地元じゃなく胆沢ダムからのコースにしたのは、紅葉の池を見たかったというのもありました。登山開始からすぐの中沼です。
やや進んで上沼。ここも素晴らしい紅葉です。
避難小屋があります。銀名水という湧き水のところです。避難小屋ってとても魅力的です。前にも書きましたが、予約も要らず値段も安い(あるいは無料)。2段ベッドが組み込まれてあってシュラフと食事の準備はもちろん必要ですが、快適に休めます。そんなに混むこともない。ただ、この場所は登山口から2時間くらいだし、焼石岳自体が日帰りの山ですので、よほど想定外のトラブルとかがない限りはなかなか利用する機会はなさそうです。6月に訪れた朝日連峰の以東岳の避難小屋は山頂近くで、大鳥池のコースで登山口から6時間。早朝に家を出て9時頃から登り始めて到着は夕方。ちょうど良い場所ですね。この以東岳も日帰りする客がいて、かなり強行になります。そのような方は前夜とかに登山口まで乗り入れて車中泊し、早朝から登り始めて日帰り登山をするのですが、そういう山行をするよりは、私は早朝に家を出て、そして山中で小屋泊をする、ということに惹かれます。人の多い関東の有名な山ではなかなかできませんが、東北の静かな山だからこそ、避難小屋を使って夜も昼も山を楽しみたいものです。
こちらは銀明水という湧き水です。昔からある名水のようですね。中央に見えるパイプ?のようなものはなんでもなく、石の左下から流れてくる水をその出口の箇所で掬って飲みました。よくわかりにくいですが、木の踏み台みたいなものの右側は水の流れになっています。帰りに2L汲んで家でコーヒーや米の水に使いました。

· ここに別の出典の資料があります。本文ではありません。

Background: an optimization exercise with open tools, aiming at small area, a short achievable clock period and few clock cycles per item. Do not read the settings as production practice.
Where RTL was checked, it was by simulation tests only, not by an equivalence proof against the original.
No activity file was given, so power comes from the tool's default toggle rates.

==> inputs of wip/yarrow <==
// mem_responder
module mem_responder #(
    parameter int DEPTH_WORDS = 64,
    parameter int LATENCY     = 2
) (
    input  logic        clk,
    input  logic        reset,
    input  logic        req_valid,
    output logic        req_ready,
    input  logic        req_write,
    input  logic [1:0]  req_size,
    input  logic [31:0] req_addr,
    input  logic [31:0] req_wdata,
    output logic        resp_valid,
    output logic [31:0] resp_rdata,
    output logic        resp_error
);
    localparam int AW = $clog2(DEPTH_WORDS);
    assign req_ready = !reset;
    logic        in_err;
    logic [3:0]  in_be;
    logic [31:0] in_wword;
    logic [3:0]  in_sel0;    
    logic [1:0]  in_sel1;    
    logic        in_sel2;    
    assign in_err = (req_size == 2'b11)
                  || (req_size == 2'b01 && req_addr[0])
                  || (req_size == 2'b00 && req_addr[1:0] != 2'b00)
                  || (req_addr[31:8] != 24'd0);
    always_comb begin
        in_be    = 4'b0000;
        in_wword = {4{req_wdata[7:0]}};
        in_sel0  = 4'b0000;
        in_sel1  = 2'b00;
        in_sel2  = 1'b0;
        case (req_size)
            2'b00: begin
                in_be    = 4'b1111;
                in_wword = req_wdata;
                in_sel0  = 4'b0001;
                in_sel1  = 2'b01;
  ...
==> module mem_responder, before the edit <==
module mem_responder #(
    parameter int DEPTH_WORDS = 64,
    parameter int LATENCY     = 2
) (
    input  logic        clk,
    input  logic        reset,
    input  logic        req_valid,
    output logic        req_ready,
    input  logic        req_write,
    input  logic [1:0]  req_size,
    input  logic [31:0] req_addr,
    input  logic [31:0] req_wdata,
    output logic        resp_valid,
    output logic [31:0] resp_rdata,
    output logic        resp_error
);
    localparam int AW = $clog2(DEPTH_WORDS);
    assign req_ready = !reset;
    logic        in_err;
    logic [3:0]  in_be;
    logic [31:0] in_wword;
    logic [3:0]  in_sel0;    
    logic [1:0]  in_sel1;    
    logic        in_sel2;    
    assign in_err = (req_size == 2'b11)
                  || (req_size == 2'b01 && req_addr[0])
                  || (req_size == 2'b00 && req_addr[1:0] != 2'b00)
                  || (req_addr[31:8] != 24'd0);
    always_comb begin
        in_be    = 4'b0000;
        in_wword = {4{req_wdata[7:0]}};
        in_sel0  = 4'b0000;
        in_sel1  = 2'b00;
        in_sel2  = 1'b0;
        case (req_size)
            2'b00: begin
                in_be    = 4'b1111;
                in_wword = req_wdata;
                in_sel0  = 4'b0001;
                in_sel1  = 2'b01;
                in_sel2  = 1'b1;
            end
            2'b01: begin
                in_be    = req_addr[1] ? 4'b0011 : 4'b1100;
                in_wword = {2{req_wdata[15:0]}};
                in_sel0  = req_addr[1] ? 4'b0001 : 4'b0100;
                in_sel1  = req_addr[1] ? 2'b01 : 2'b10;
            end
            2'b10: begin
                in_be    = 4'b1000 >> req_addr[1:0];
                in_sel0  = 4'b1000 >> req_addr[1:0];
            end
            default: ;
        endcase
        if (req_write || in_err) begin
            in_sel0 = 4'b0000;
            in_sel1 = 2'b00;
            in_sel2 = 1'b0;
        end
        if (!req_write || in_err || !req_valid || reset) in_be = 4'b0000;
    end
    logic          s_valid;
    logic          s_err;
    logic [DEPTH_WORDS-1:0] s_word;    
    logic [3:0]    s_be;
    logic [31:0]   s_wword;
    logic [3:0]    s_sel0;
    logic [1:0]    s_sel1;
    logic          s_sel2;
    always_ff @(posedge clk) begin
        s_valid <= req_valid && !reset;
        s_err   <= in_err;
        s_word  <= DEPTH_WORDS'(1) << req_addr[AW+1:2];
        s_be    <= in_be;
        s_sel0  <= in_sel0;
        s_sel1  <= in_sel1;
        s_sel2  <= in_sel2;
        s_wword <= in_wword;
    end
    logic [31:0] rd_word;
    genvar gi, wi;
    generate
        for (gi = 0; gi < 4; gi++) begin : g_lane
            logic [8*DEPTH_WORDS-1:0]    lane_mem;
            logic [8*DEPTH_WORDS-1:0]    rd_and;
            logic [7:0]                  rd_lane;
            for (wi = 0; wi < DEPTH_WORDS; wi++) begin : g_word
                always_ff @(posedge clk) begin
                    if (s_be[gi] && s_word[wi]) begin
                        lane_mem[8*wi +: 8] <= s_wword[8*gi +: 8];
                    end
                end
                assign rd_and[8*wi +: 8] = {8{s_word[wi]}} & lane_mem[8*wi +: 8];
            end
            always_comb begin
                logic [7:0] acc;
                acc = 8'd0;
                for (int k = 0; k < DEPTH_WORDS; k++) acc = acc | rd_and[8*k +: 8];
                rd_lane = acc;
            end
            assign rd_word[8*gi +: 8] = rd_lane;
        end
    endgenerate
    logic [31:0] load_data;
    always_comb begin
        load_data[7:0]   = ({8{s_sel0[0]}} & rd_word[7:0])
                         | ({8{s_sel0[1]}} & rd_word[15:8])
                         | ({8{s_sel0[2]}} & rd_word[23:16])
                         | ({8{s_sel0[3]}} & rd_word[31:24]);
        load_data[15:8]  = ({8{s_sel1[0]}} & rd_word[15:8])
                         | ({8{s_sel1[1]}} & rd_word[31:24]);
        load_data[31:16] = {16{s_sel2}} & rd_word[31:16];
    end
    logic        resp_valid_reg;
    logic        resp_error_reg;
    logic [31:0] resp_rdata_reg;
    always_ff @(posedge clk) begin
        resp_valid_reg <= s_valid && !reset;
        resp_error_reg <= s_err;
        resp_rdata_reg <= load_data;
    end
    assign resp_valid = resp_valid_reg;
    assign resp_error = resp_error_reg;
    assign resp_rdata = resp_rdata_reg;
endmodule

全くの余談ですが、9月のNHK交響楽団の定期でブルックナー8番の「初稿」での演奏会があり、FMとテレビ番組とで放送がありました。指揮は現在常任のファビオ・ルイージです。今年は生誕200年ですしね。ビッグイベントです。
ビックリです。大学1年の頃から40年以上聴き続けてきた8番の初稿がこんなだったのか、と。1楽章の終わりが何と大きく盛り上がって終わるし、3楽章の頂点部ではシンバルが3連打!! 個人的にはここでシンバルが入らないハース版よりも1発大きく鳴るノヴァーク版の方が好きでしたが(その後でもう1発入りますが)、3連打は驚きでした。ノヴァーク版が好みというよりは、オイゲン・ヨッフムのブルックナーが好きだったことによります。いや、でもこの初稿は一番好きかもと思いました。発表後も改訂をくり返すことの多かったブルックナーの交響曲ですが、誰の意見に左右されず、まだ自分の完全な好みで描かれた初稿ですから、最もブルックナーらしさに満ちていると言えます。ブルックナー8番はやはり私には松本市での大学生生活の空気感がまとわりついています。10月になれば空気もぐっと下がってきて、湿度もなく、とても稲がよく乾きそうな。そういうヒヤッとした感覚が蘇りました。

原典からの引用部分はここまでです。